┏━━
$ cat src/cpu_ctl_core.sv
// CPU control registers, register banks and data memory decoder.
// Assumes a stack memory that reads combinationally at stack_rd_addr,
// program memory bytes at the reset vector on vec_lo and vec_hi.
//
// Overview of operation
// - Expansion RAM decoded at F400H-F7FFH
// - Peripheral registers in FF00H-FFFFH window
// - External space only when expansion mode enabled
// - F000H-F3FFH unusable at 60 KB, else external when expansion mode enabled
// - Whole 64 KB data; special modes FB00H up
// - Counter advances by length or loads target
// - Reset loads counter from vector 0000H/0001H
// - Vector low byte even, high byte odd
// - Status pushed on accept/push, popped on return
// - Reset sets status word to 02H
// - Enable flag low blocks all but non-maskable
// - Enable cleared by disable/accept, set by enable
// - Zero flag follows zero result
// - Bank field set by select, steers registers
// - Aux carry on carry/borrow at bit 3
// - Priority flag low blocks low-priority requests
// - Carry from add/sub, rotate, bit accumulator
// - Pointer decrements before write, increments after read
// - Four banks of eight bytes at FEE0H-FEFFH
// - Peripheral access 1/8/16 bit, 16 even only
//
// The implementer's own choices: the placing of the registers and the APB register port.
`timescale 1ns/1ns
module cpu_ctl_core
    import cpu_ctl_pkg::*;
(
    input  wire logic        clk_sys,
    input  wire logic        rst,
    input  wire apb_req_t    apb,
    output logic [31:0]      prdata,
    output logic             pready,
    output logic             pslverr,
    input  wire core_op_t    op,
    input  wire logic [7:0]  vec_lo,
    input  wire logic [7:0]  vec_hi,
    input  wire logic [7:0]  stack_rdata,
    output logic [15:0]      stack_rd_addr,
    output stk_wr_t          stk_wr,
    output logic [15:0]      pc_out,
    output logic [7:0]       psw_out,
    output logic [15:0]      alu_result,
    input  wire gpr_req_t    gpr_req,
    output logic [15:0]      gpr_rdata,
    input  wire logic        irq_req,
    input  wire logic        irq_low_prio,
    input  wire logic        irq_nmi,
    output logic             irq_grant,
    input  wire logic [15:0] mem_addr,
    input  wire logic [1:0]  mem_width,
    output region_t          mem_region,
    output logic             sfr_misaligned,
    output logic             special_mode_ok
);
    // ------------------------------------------------------------
    // State
    // ------------------------------------------------------------
    typedef struct packed {
        mode_t           mode;     // Boot then run
        logic [15:0]     pc;       // Program counter
        logic [7:0]      program_status_word;      // Program status word
        logic [15:0]     sp;       // Stack pointer
        logic [7:0]      mm;       // Expansion mode register
        logic [7:0]      memory_size_switch_reg;      // Memory size register
        logic [31:0][7:0] gpr;     // Four banks of eight bytes
        stk_wr_t         stk;      // Registered stack write
        logic [31:0]     rdata;    // APB read data
        logic            err;      // APB error for this transfer
        logic [15:0]     alu;      // Last arithmetic result
    } state_t;

    state_t state;
    state_t next_state;

    // ------------------------------------------------------------
    // Functions
    // ------------------------------------------------------------
    // Array index of a register in a bank; bank 0 at top slot
    function automatic logic [4:0] gpr_index(input logic [1:0] bank,
                                             input logic [2:0] idx);
        gpr_index = {2'(2'd3 - bank), idx};
    endfunction

    // Bank field of a status word
    function automatic logic [1:0] bank_of(input logic [7:0] program_status_word);
        bank_of = {program_status_word[BANK_SELECT_HIGH_BIT], program_status_word[BANK_SELECT_LOW_BIT]};
    endfunction

    // Sum or difference with carry, aux carry and zero
    function automatic logic [10:0] alu_calc(input logic [7:0] a,
                                             input logic [7:0] b,
                                             input logic sub);
        logic [8:0] full;
        logic       ac;
        full = 9'h000;
        ac   = 1'b0;
        if (sub) begin
            full = {1'b0, a} - {1'b0, b};
            ac   = a[3:0] < b[3:0];
        end else begin
            full = {1'b0, a} + {1'b0, b};
            ac   = ({1'b0, a[3:0]} + {1'b0, b[3:0]}) > 5'h0F;
        end
        alu_calc = {full[8], ac, full[7:0] == 8'h00, full[7:0]};
    endfunction

    // Region of a data address
    function automatic region_t decode(input logic [15:0] a,
                                       input logic [7:0] mm,
                                       input logic [7:0] memory_size_switch_reg);
        logic [15:0] rom_hi;
        rom_hi = memory_size_switch_reg[0] ? ROM_60K_HI : ROM_56K_HI;
        if (a >= SFR_LO) begin
            decode = REG_SFR;
        end else if (a >= GPR_LO) begin
            decode = REG_GPR;
        end else if (a >= HSRAM_LO) begin
            decode = REG_HSRAM;
        end else if (a >= EXP_RAM_LO && a <= EXP_RAM_HI) begin
            decode = REG_EXP_RAM;
        end else if (a <= rom_hi) begin
            decode = REG_ROM;
        end else if (memory_size_switch_reg[0] && a >= GAP_LO && a <= GAP_HI) begin
            decode = REG_UNUSABLE;
        end else if (mm[0] && a < HSRAM_LO) begin
            decode = REG_EXTERNAL;
        end else begin
            decode = REG_NONE;
        end
    endfunction

    // ------------------------------------------------------------
    // Combinational views
    // ------------------------------------------------------------
    logic        apb_wr;    // APB write in its access phase
    logic        apb_setup; // APB setup cycle
    logic [10:0] alu_now;   // Arithmetic of this cycle
    logic [4:0]  gpr_base;  // Index of even register of idx's pair in current bank

    assign apb_wr    = apb.psel & apb.penable & apb.pwrite;
    assign apb_setup = apb.psel & ~apb.penable;
    assign alu_now   = alu_calc(op.a, op.b, op.code == OP_SUB);
    assign gpr_base  = gpr_index(bank_of(state.program_status_word),
                                 {gpr_req.idx[2:1], 1'b0});

    // Slave answers in the access phase at once
    assign pready  = apb.psel & apb.penable;
    assign pslverr = pready & state.err;
    assign prdata  = state.rdata;

    // Register outputs
    assign pc_out        = state.pc;
    assign psw_out       = state.program_status_word;
    assign stk_wr        = state.stk;
    assign alu_result    = state.alu;
    assign stack_rd_addr = state.sp;

    // Single byte or pair, even register low byte
    assign gpr_rdata = gpr_req.pair ?
        {state.gpr[gpr_base + 5'd1], state.gpr[gpr_base]} :
        {8'h00, state.gpr[gpr_base | {4'b0000, gpr_req.idx[0]}]};

    // Interrupt acceptance gate
    always_comb begin
        irq_grant = irq_nmi;
        if (state.program_status_word[IE_BIT] && irq_req) begin
            if (state.program_status_word[ISP_BIT] || !irq_low_prio) begin
                irq_grant = 1'b1;
            end
        end
    end

    // Address decoding for the data memory
    always_comb begin
        mem_region      = decode(mem_addr, state.mm, state.memory_size_switch_reg);
        special_mode_ok = mem_addr >= HSRAM_LO;
        sfr_misaligned  = (mem_region == REG_SFR) &&
                          (mem_width == 2'd2) && mem_addr[0];
    end

    // ------------------------------------------------------------
    // Next state
    // ------------------------------------------------------------
    always_comb begin
        next_state        = state;
        next_state.stk.we = 1'b0;
        // Core operations once running
        if (state.mode == MODE_BOOT) begin
            next_state.pc   = {vec_hi, vec_lo};
            next_state.mode = MODE_RUN;
        end else begin
            unique case (op.code)
                OP_NONE: begin
                end
                OP_ADVANCE: begin
                    next_state.pc = state.pc + {13'h0000, op.len};
                end
                OP_BRANCH: begin
                    next_state.pc = op.data;
                end
                OP_PUSH_STATUS_INSTRUCTION: begin
                    next_state.sp        = state.sp - 16'h0001;
                    next_state.stk.we    = 1'b1;
                    next_state.stk.addr  = state.sp - 16'h0001;
                    next_state.stk.wdata = state.program_status_word;
                end
                OP_IRQ_ACCEPT: begin
                    next_state.sp        = state.sp - 16'h0001;
                    next_state.stk.we    = 1'b1;
                    next_state.stk.addr  = state.sp - 16'h0001;
                    next_state.stk.wdata = state.program_status_word;
                    next_state.program_status_word[IE_BIT] = 1'b0;
                    next_state.pc        = op.data;
                end
                OP_POP_STATUS_INSTRUCTION, OP_RETURN: begin
                    next_state.program_status_word = stack_rdata;
                    next_state.sp  = state.sp + 16'h0001;
                end
                OP_EI: begin
                    next_state.program_status_word[IE_BIT] = 1'b1;
                end
                OP_DI: begin
                    next_state.program_status_word[IE_BIT] = 1'b0;
                end
                OP_SEL_BANK: begin
                    next_state.program_status_word[BANK_SELECT_HIGH_BIT] = op.data[1];
                    next_state.program_status_word[BANK_SELECT_LOW_BIT] = op.data[0];
                end
                OP_ADD, OP_SUB: begin
                    next_state.program_status_word[CY_BIT] = alu_now[10];
                    next_state.program_status_word[AC_BIT] = alu_now[9];
                    next_state.program_status_word[Z_BIT]  = alu_now[8];
                    next_state.alu         = {8'h00, alu_now[7:0]};
                end
                OP_SET_CARRY: begin
                    // Rotate shift-out or bit accumulator result
                    next_state.program_status_word[CY_BIT] = op.data[0];
                end
                OP_LOAD_SP: begin
                    next_state.sp = op.data;
                end
                default: begin
                end
            endcase
        end
        // Register bank writes in the selected bank
        if (gpr_req.we) begin
            if (gpr_req.pair) begin
                next_state.gpr[gpr_base]        = gpr_req.wdata[7:0];
                next_state.gpr[gpr_base + 5'd1] = gpr_req.wdata[15:8];
            end else begin
                next_state.gpr[gpr_base | {4'b0000, gpr_req.idx[0]}] =
                    gpr_req.wdata[7:0];
            end
        end
        // APB read data captured in the setup cycle
        if (apb_setup) begin
            next_state.rdata = 32'h0000_0000;
            next_state.err   = 1'b0;
            if (apb.paddr[11:7] == OFS_GPR[11:7] && apb.paddr[1:0] == 2'b00) begin
                next_state.rdata = {24'h000000, state.gpr[apb.paddr[6:2]]};
            end else begin
                unique case (apb.paddr)
                    OFS_PC:  next_state.rdata = {16'h0000, state.pc};
                    OFS_PSW: next_state.rdata = {24'h000000, state.program_status_word};
                    OFS_SP:  next_state.rdata = {16'h0000, state.sp};
                    OFS_MM:  next_state.rdata = {24'h000000, state.mm};
                    OFS_IMS: next_state.rdata = {24'h000000, state.memory_size_switch_reg};
                    default: next_state.err = 1'b1;
                endcase
            end
        end
        // APB writes win over core updates of the same register
        if (apb_wr && !state.err) begin
            if (apb.paddr[11:7] == OFS_GPR[11:7]) begin
                next_state.gpr[apb.paddr[6:2]] = apb.pwdata[7:0];
            end else begin
                unique case (apb.paddr)
                    OFS_PC:  next_state.pc  = apb.pwdata[15:0];
                    OFS_PSW: next_state.program_status_word = apb.pwdata[7:0];
                    OFS_SP:  next_state.sp  = apb.pwdata[15:0];
                    OFS_MM:  next_state.mm  = apb.pwdata[7:0];
                    OFS_IMS: next_state.memory_size_switch_reg = apb.pwdata[7:0];
                    default: begin
                    end
                endcase
            end
        end
    end

    // ------------------------------------------------------------
    // State register
    // ------------------------------------------------------------
    always_ff @(posedge clk_sys) begin
        if (rst) begin
            state      <= '0;
            state.mode <= MODE_BOOT;
            state.program_status_word  <= PSW_RST;
            state.mm   <= MM_RST;
            state.memory_size_switch_reg  <= IMS_RST;
        end else begin
            state <= next_state;
        end
    end

    logic run_op; // Core op that APB does not override
    assign run_op = state.mode == MODE_RUN && !apb_wr;
endmodule
--- src/core/mfm_tick_if.sv ---
/*
 * carries the low-rate sample enable from the divider to the marker logic.
 * assumes both ends sit on the same system clock.
 */
`timescale 1ns/1ps
`default_nettype none
interface mfm_tick_if;
    logic low_rate_en;
    modport src (output low_rate_en);
    modport dst (input  low_rate_en);
endinterface
`default_nettype wire

--- src/core/mfm_rate_div.sv ---
/*
 * divide-by-four enable generator standing in for the low-rate clock.
 * assumes i_sys_clk is the high-rate clock; enable is a one-cycle pulse.
 */
`timescale 1ns/1ps
`default_nettype none
module mfm_rate_div (
    input  wire logic   i_sys_clk,
    input  wire logic   i_rst,
    mfm_tick_if.src     tick
);
    import mfm_pkg::*;

    logic [1:0] cnt_q;

    // free running count, no realignment input
    always_ff @(posedge i_sys_clk or posedge i_rst) begin
        if (i_rst) begin
            cnt_q <= DIV_RST;
        end else begin
            cnt_q <= cnt_q + PHASE_STEP;
        end
    end

    // enable registered so it is glitch free
    always_ff @(posedge i_sys_clk or posedge i_rst) begin
        if (i_rst) begin
            tick.low_rate_en <= 1'b0;
        end else begin
            tick.low_rate_en <= (cnt_q == DIV_LAST - PHASE_STEP);
        end
    end
endmodule
`default_nettype wire

--- src/core/mfm_marker_in.sv ---
/*
 * outgoing tributary multiframe marker input for the first outgoing stream.
 * assumes byte position strobes and frame start come from the outgoing
 * timing chain, synchronous to i_sys_clk, held for a whole low-rate period
 * in stm-1 mode.
 */
`timescale 1ns/1ps
`default_nettype none
module mfm_marker_in (
    input  wire logic               i_sys_clk,
    input  wire logic               i_rst,
    input  wire logic               i_outgoing_multiframe_marker,
    input  wire logic               i_outgoing_width_select,
    input  wire logic               i_marker_position_select,
    input  wire logic               i_j1_third_byte,
    input  wire logic               i_h4_byte,
    input  wire mfm_pkg::mfm_lane_type i_stm1_index,
    input  wire logic               i_frame_start,
    output logic [3:0]              o_mf_first,
    output logic [7:0]              o_mf_phase,
    output logic [3:0]              o_marker_pending
);
    import mfm_pkg::*;

    mfm_tick_if tick ();

    logic           sample_en;
    logic           pos_ok;
    logic           accept;
    logic           frame_tick;
    mfm_lane_type   lane_w;
    logic [3:0]     set_w;
    logic [3:0]     pending_q;
    logic [3:0]     first_q;
    logic [7:0]     phase_q;

    mfm_rate_div u_div (
        .i_sys_clk (i_sys_clk),
        .i_rst     (i_rst),
        .tick      (tick.src)
    );

    // sample rate depends on interface width
    assign sample_en  = i_outgoing_width_select ? tick.low_rate_en : 1'b1;
    // slot qualification, a marker outside the selected slot strobe is ignored
    assign pos_ok     = i_marker_position_select ? i_h4_byte : i_j1_third_byte;
    assign accept     = sample_en & i_outgoing_multiframe_marker & pos_ok;
    // stm-1 mode always lands on lane zero, stm-4 follows the byte's stm-1
    assign lane_w     = i_outgoing_width_select ? LANE_STM1 : i_stm1_index;
    assign set_w      = accept ? mfm_onehot(lane_w) : PEND_RST;
    assign frame_tick = i_frame_start & sample_en;

    // pending realignment per stm-1; a marker seen at frame start wins
    always_ff @(posedge i_sys_clk or posedge i_rst) begin
        if (i_rst) begin
            pending_q <= PEND_RST;
        end else if (frame_tick) begin
            pending_q <= set_w;
        end else begin
            pending_q <= pending_q | set_w;
        end
    end

    // multiframe phase per stm-1, reset to frame one on a pending marker
    always_ff @(posedge i_sys_clk or posedge i_rst) begin
        if (i_rst) begin
            phase_q <= PHASE_RST;
            first_q <= PEND_RST;
        end else begin
            first_q <= PEND_RST;
            if (frame_tick) begin
                for (int i = 0; i < NUM_STM1; i++) begin
                    if (pending_q[i]) begin
                        phase_q[i*PHASE_W +: PHASE_W] <= PHASE_FIRST;
                        first_q[i] <= 1'b1;
                    end else begin
                        phase_q[i*PHASE_W +: PHASE_W] <=
                            phase_q[i*PHASE_W +: PHASE_W] + PHASE_STEP;
                    end
                end
            end
        end
    end

    assign o_mf_first       = first_q;
    assign o_mf_phase       = phase_q;
    assign o_marker_pending = pending_q;
endmodule
`default_nettype wire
┗━━
Quote the listing word for word from its first line through the line in which "in FF00H-FFFFH window" appears.

> **Your solution**:
$ cat src/cpu_ctl_core.sv
// CPU control registers, register banks and data memory decoder.
// Assumes a stack memory that reads combinationally at stack_rd_addr,
// program memory bytes at the reset vector on vec_lo and vec_hi.
//
// Overview of operation
// - Expansion RAM decoded at F400H-F7FFH
// - Peripheral registers in FF00H-FFFFH window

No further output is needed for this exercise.